(Saved data entries)

• • •

From an optimization exercise on the open Yosys and OpenROAD flow, aimed at small area and a short achievable clock period; shortcuts taken in it are not production practice. At most, simulation tests tie the RTL to the original design; equivalence was not proved. Power and IR drop assume default switching activity.

==> flow/design.v (excerpt) <==
module cpu (
  input  logic          clk,
  input  logic          reset,
  output logic [15:0]   bAddr,
  input  logic [15:0]   bMemRead,
  output logic [15:0]   aAddr,
  input  logic [15:0]   aMemRead,
  output logic [15:0]   ifPc,
  output logic [15:0]   ifIr,
  output logic [15:0]   exCalResult,
  output logic [1:0]    exMemControl,
  output logic [3:0]    meRegisterT,
  output logic          meWriteEnable,
  output logic [15:0]   meCalResult,
  output logic          tFlag,
  output logic [175:0]  registerValue
);
Size: about 310 flip-flops, ~310 I/O pins.
export LEC_CHECK = 0
export CAP_MARGIN = 20
export CORE_MARGIN = 2
export CORE_UTILIZATION = 40
export SETUP_SLACK_MARGIN = 2.0
export SLEW_MARGIN = 20
create_clock -name core_clock -period 6.0 [get_ports {clk}]
run.sh (not shown) runs the stock make flow with config.mk's settings and CLKGATE_MAP_FILE= SYNTH_SCRIPT=/design/flow/synth_recipe.tcl, a recipe that flattens the netlist after the stock synthesis.
The starting point produced a clean layout.
From an optimization exercise on the open Yosys and OpenROAD flow, aimed at small area; shortcuts taken in it are not production practice.
In this exercise RTL edits were held to simulation tests only and were not proved equivalent to the original.
Power figures rest on the tool's default switching activity, not on a simulated workload.

## reg_trace_rules
module reg_trace_rules #(
  parameter int         pMATCH_RULES  = 8,
  parameter int         pBUFFER_SIZE  = 64,
  parameter int         pBYTECNT_SIZE = 7,
  parameter int         pCOUNT_WIDTH  = 16,
  parameter logic [1:0] pSELECT       = 2'b01
) (
  input  logic                                 usb_clk,
  input  logic                                 reset_i,
  input  logic [7:0]                           reg_address,
  input  logic [pBYTECNT_SIZE-1:0]             reg_bytecnt,
  input  logic [7:0]                           write_data,
  input  logic                                 reg_read,
  input  logic                                 reg_write,
  input  logic                                 reg_addrvalid,
  output logic [7:0]                           read_data,
  output logic                                 selected,
  input  logic                                 I_commit_ok,
  input  logic [pMATCH_RULES-1:0]              I_match_hit,
  output logic [pMATCH_RULES*pBUFFER_SIZE-1:0] O_trace_pattern,
  output logic [pMATCH_RULES*pBUFFER_SIZE-1:0] O_trace_mask,
  output logic [pMATCH_RULES-1:0]              O_pattern_enable,
  output logic [pMATCH_RULES-1:0]              O_pattern_trig_enable,
  output logic                                 O_match_hold,
  output logic                                 O_update
);
Size in the first run: about 6300 cells after synthesis, roughly 2200 flip-flops, about 1100 I/O pins, about 78000 µm² of cells after synthesis.
Settings: LEC_CHECK=0, CAP_MARGIN=20, CORE_MARGIN=2, CORE_UTILIZATION=65, SLEW_MARGIN=20, SYNTH_HIERARCHICAL=1; clock period 10.0 ns.
standard.sh (not shown) runs the stock make flow with config.mk's settings and CLKGATE_MAP_FILE= SYNTH_SCRIPT=/design/flow/synth_recipe.tcl, a recipe that flattens the netlist after the stock synthesis.
==> flow/flow/run.sh <==
#!/bin/bash
# Layout flow: the standard layout (standard.sh, unchanged synthesis, floorplan, power grid
# and tap cells), with two settings changed through ORFS's own variables:
#  - the port buffers that global placement inserts on every input and output use buf_1
#    (the outputs drive a fixed 0.01 pF load);
#  - clock tree synthesis uses clkbuf_4/clkbuf_8 with larger sink clusters and no dummy loads.
# Every tool's output goes to ORFS's per-step logs under orfs/logs and to standard.log here.
set -euo pipefail
cd "$(dirname "$0")/.."
export BUFFER_PORTS_ARGS="-buffer_cell sky130_fd_sc_hd__buf_1"
export CTS_ARGS="-sink_clustering_enable -repair_clock_nets -dont_use_dummy_load -buf_list {sky130_fd_sc_hd__clkbuf_4 sky130_fd_sc_hd__clkbuf_8} -sink_clustering_size 18 -sink_clustering_max_diameter 50"
bash standard.sh finish > standard.log 2>&1
Change:
--- a/flow/design.v
+++ b/flow/design.v
@@ -55,36 +55,32 @@
     end else begin
       st_wait <= st_wait ? ~I_commit_ok : (~st_copy & commit_pending);
       st_copy <= st_copy ? ~copy_last : go_copy;
     end
   end
   always_ff @(posedge usb_clk) begin
-    if (rst || go_copy) idx_q <= 3'd0;
-    else if (copy_en)   idx_q <= idx_q + 3'd1;
+    if (go_copy)      idx_q <= 3'd0;
+    else if (copy_en) idx_q <= idx_q + 3'd1;
   end
   logic [pBUFFER_SIZE-1:0] sh_pat [R];
   logic [pBUFFER_SIZE-1:0] sh_mask [R];
   logic [pBUFFER_SIZE-1:0] act_pat [R];
   logic [pBUFFER_SIZE-1:0] act_mask [R];
   logic [R-1:0]            sh_en, sh_ten, act_en, act_ten;
   logic wr_ok, wp_nr, wm_nr;    
   assign wr_ok = wr & ~st_copy;
   assign wp_nr = wr_ok & (reg_a == 6'h01) & ~rst;
   assign wm_nr = wr_ok & (reg_a == 6'h02) & ~rst;
-  logic [R-1:0]  nrp, rm;    
-  logic [PB-1:0] nbs;        
-  logic          nrst;
-  assign nrst = ~rst;
-  assign nrp  = ~({R{wp_nr}} & rsel);
-  assign rm   = {R{wm_nr}} & rsel;
-  assign nbs  = ~bsel;
   for (genvar r = 0; r < R; r++) begin : g_sh
     for (genvar b = 0; b < PB; b++) begin : g_b
-      logic ldp, hdp, sam, sbm;
-      reg_trace_rules_rowp u_cp (.nrp(nrp[r]), .nbs(nbs[b]), .rst(rst), .ld(ldp), .hd(hdp));
-      reg_trace_rules_rowm u_cm (.rm(rm[r]), .bs(bsel[b]), .nrst(nrst), .sa(sam), .sb(sbm));
+      logic ldp, hdp, wm, sam, sbm;
+      assign ldp = wp_nr & rsel[r] & bsel[b];    
+      assign hdp = ~(rst | ldp);                 
+      assign wm  = wm_nr & rsel[r] & bsel[b];
+      assign sam = ~wm;                          
+      assign sbm = rst | wm;
       reg_trace_rules_ao #(8) u_p (.clk(usb_clk), .ld(ldp), .hd(hdp), .d(write_data),
                                    .q(sh_pat[r][b*8 +: 8]));
       reg_trace_rules_oa #(8) u_m (.clk(usb_clk), .sa(sam), .sb(sbm), .d(write_data),
                                    .q(sh_mask[r][b*8 +: 8]));
     end
   end
@@ -266,32 +262,6 @@
 module reg_trace_rules_aoi222 (
   input  logic a0, b0, a1, b1, a2, b2,
   output logic y
 );
   assign y = ~((a0 & b0) | (a1 & b1) | (a2 & b2));
 endmodule
-module reg_trace_rules_rowp (
-  input  logic nrp, nbs, rst,
-  output logic ld, hd
-);
-  reg_trace_rules_nor2 u_l (.a(nrp), .b(nbs), .y(ld));
-  reg_trace_rules_nor2 u_h (.a(rst), .b(ld),  .y(hd));
-endmodule
-module reg_trace_rules_rowm (
-  input  logic rm, bs, nrst,
-  output logic sa, sb
-);
-  reg_trace_rules_nand2 u_a (.a(rm),   .b(bs), .y(sa));
-  reg_trace_rules_nand2 u_b (.a(nrst), .b(sa), .y(sb));
-endmodule
-module reg_trace_rules_nor2 (
-  input  logic a, b,
-  output logic y
-);
-  assign y = ~(a | b);
-endmodule
-module reg_trace_rules_nand2 (
-  input  logic a, b,
-  output logic y
-);
-  assign y = ~(a & b);
-endmodule
Hold slack improves by 0.0058 ns.
Setup slack is better by 1.0 ns.
Routed wire length went up by 1.9%.
Cell area rises by 0.66%.
Cell count grows by 1.0%.
Die area grows by 0.99%.
Clock power is about the same.
Non-clock buffer count went down by 7.

==> what the ideal ports hide <==
Ports are ideal in the flow. The routed layouts listed here were re-timed in OpenROAD. Step 1 sets driving cells, clkbuf_16 on the clock port and buf_2 on the other inputs (assumed; they add their load-dependent delay and slew). Step 2, shift: input delay + t, output delay - t, t = (earliest + latest rising clock arrival at the registers) / 2. This alone moves slack from input paths to output paths. a / b / c = ideal ports / drivers / drivers and shift; a / b = the first two.
| run | t (ns) | slack for setup (ns) | clock arrival spread, ns |
|---|---|---|---|
| the first run | 0.974 | 3.056 / 3.109 / 2.135 | 0.081 / 0.082 |
| the second run | 0.976 | 4.079 / 4.141 / 3.166 | 0.131 / 0.131 |
After both steps setup and hold are still met in every run listed. For the first run, which loses most, drivers alone change the setup slack by +0.053 ns; drivers and shift together by -0.921 ns.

• • •

Work instructions> Beginning at the top of the data, extract each line through the line containing "at small area;" and return those lines exactly, with nothing added.

Answer box>
From an optimization exercise on the open Yosys and OpenROAD flow, aimed at small area and a short achievable clock period; shortcuts taken in it are not production practice. At most, simulation tests tie the RTL to the original design; equivalence was not proved. Power and IR drop assume default switching activity.

==> flow/design.v (excerpt) <==
module cpu (
  input  logic          clk,
  input  logic          reset,
  output logic [15:0]   bAddr,
  input  logic [15:0]   bMemRead,
  output logic [15:0]   aAddr,
  input  logic [15:0]   aMemRead,
  output logic [15:0]   ifPc,
  output logic [15:0]   ifIr,
  output logic [15:0]   exCalResult,
  output logic [1:0]    exMemControl,
  output logic [3:0]    meRegisterT,
  output logic          meWriteEnable,
  output logic [15:0]   meCalResult,
  output logic          tFlag,
  output logic [175:0]  registerValue
);
Size: about 310 flip-flops, ~310 I/O pins.
export LEC_CHECK = 0
export CAP_MARGIN = 20
export CORE_MARGIN = 2
export CORE_UTILIZATION = 40
export SETUP_SLACK_MARGIN = 2.0
export SLEW_MARGIN = 20
create_clock -name core_clock -period 6.0 [get_ports {clk}]
run.sh (not shown) runs the stock make flow with config.mk's settings and CLKGATE_MAP_FILE= SYNTH_SCRIPT=/design/flow/synth_recipe.tcl, a recipe that flattens the netlist after the stock synthesis.
The starting point produced a clean layout.
From an optimization exercise on the open Yosys and OpenROAD flow, aimed at small area; shortcuts taken in it are not production practice.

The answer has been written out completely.